Prepubertal lamb ovaries were collected from the abattoir, and aspirated oocytes were randomly assigned to IVM culture drops supplemented with increasing P4 concentrations (0 (control), 2, 20 and 50 µg/ml). Following IVM, oocytes underwent in vitro fertilisation (IVF), and resulting embryos were cultured in vitro until day 8. Oocytes (post-IVM) and zygotes (post-IVF) from the control and 20 µg/ml P4 treatment groups were fixed and processed for electron microscopy to examine the effect on oocyte ultrastructure, organelle areas and organelle distribution across an equatorial section.
P4 supplementation appeared to increase cleavage and blastocyst rates in the 2 and 20 µg/ml P4 groups when compared to controls. However, these differences were not statistically 2 significant due to variability between experimental replicates in the control group. The highest P4 concentration appeared to decrease embryo development rates relative to controls. Interestingly, P4 supplementation improved lamb cleavage rates to levels comparable to those of adult ewe oocytes. Organelle quantification via scanning electron microscopy revealed that P4-treated oocytes had a significant reduction in total oocyte area and vesicle area when compared to controls. No significant differences were observed between nuclear maturation rates and the overall oocyte ultrastructure of control and P4-treated oocytes following IVM.
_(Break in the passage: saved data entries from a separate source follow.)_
--- src/rtl/pipes_pkg.sv ---
// Shared pipeline types for the data-memory controller: access sizes, FSM states
// and the registered bus request.
package pipes_pkg;

    typedef enum logic [1:0] {
        MSIZE_B = 2'b00,
        MSIZE_H = 2'b01,
        MSIZE_W = 2'b10
    } msize_t;

    typedef enum logic [1:0] {
        IDLE  = 2'b00,
        REQ   = 2'b01,
        DONE  = 2'b10,
        DRAIN = 2'b11
    } dmem_state_t;

    typedef struct packed {
        logic [31:0] addr;
        logic [3:0]  strobe;
        logic [31:0] data;
    } dbus_req_t;

    // The unused 2'b11 encoding is treated as a word access.
    function automatic msize_t to_msize(input logic [1:0] s);
        case (s)
            2'b00:   return MSIZE_B;
            2'b01:   return MSIZE_H;
            default: return MSIZE_W;
        endcase
    endfunction

endpackage

--- src/rtl/dmem_ctrl_load_ext.sv ---
// Load lane selection and sign/zero extension of a raw 32-bit bus word.
module load_ext
    import pipes_pkg::*;
(
    input  logic [31:0] raw,
    input  logic [1:0]  off,
    input  msize_t      size,
    input  logic        uns,
    output logic [31:0] result
);

    logic [7:0]  byte_sel;
    logic [15:0] half_sel;

    assign byte_sel = raw[{off, 3'b000} +: 8];
    assign half_sel = off[1] ? raw[31:16] : raw[15:0];

    always_comb begin
        result = raw;
        case (size)
            MSIZE_B: result = uns ? {24'b0, byte_sel} : {{24{byte_sel[7]}}, byte_sel};
            MSIZE_H: result = uns ? {16'b0, half_sel} : {{16{half_sel[15]}}, half_sel};
            default: result = raw;
        endcase
    end

endmodule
The reduction in vesicle area caused by P4 treatment indicates an acceleration in the metabolism of the lipid contained in these organelles. Although P4 did not significantly improve embryo development, the apparent increase in development rates and reduced vesicle volume indicate that P4 may influence oocyte quality and developmental competence; however, the exact mechanism remains unclear. Overall, our findings highlight the potential of P4 as a supplement to improve human and livestock ART.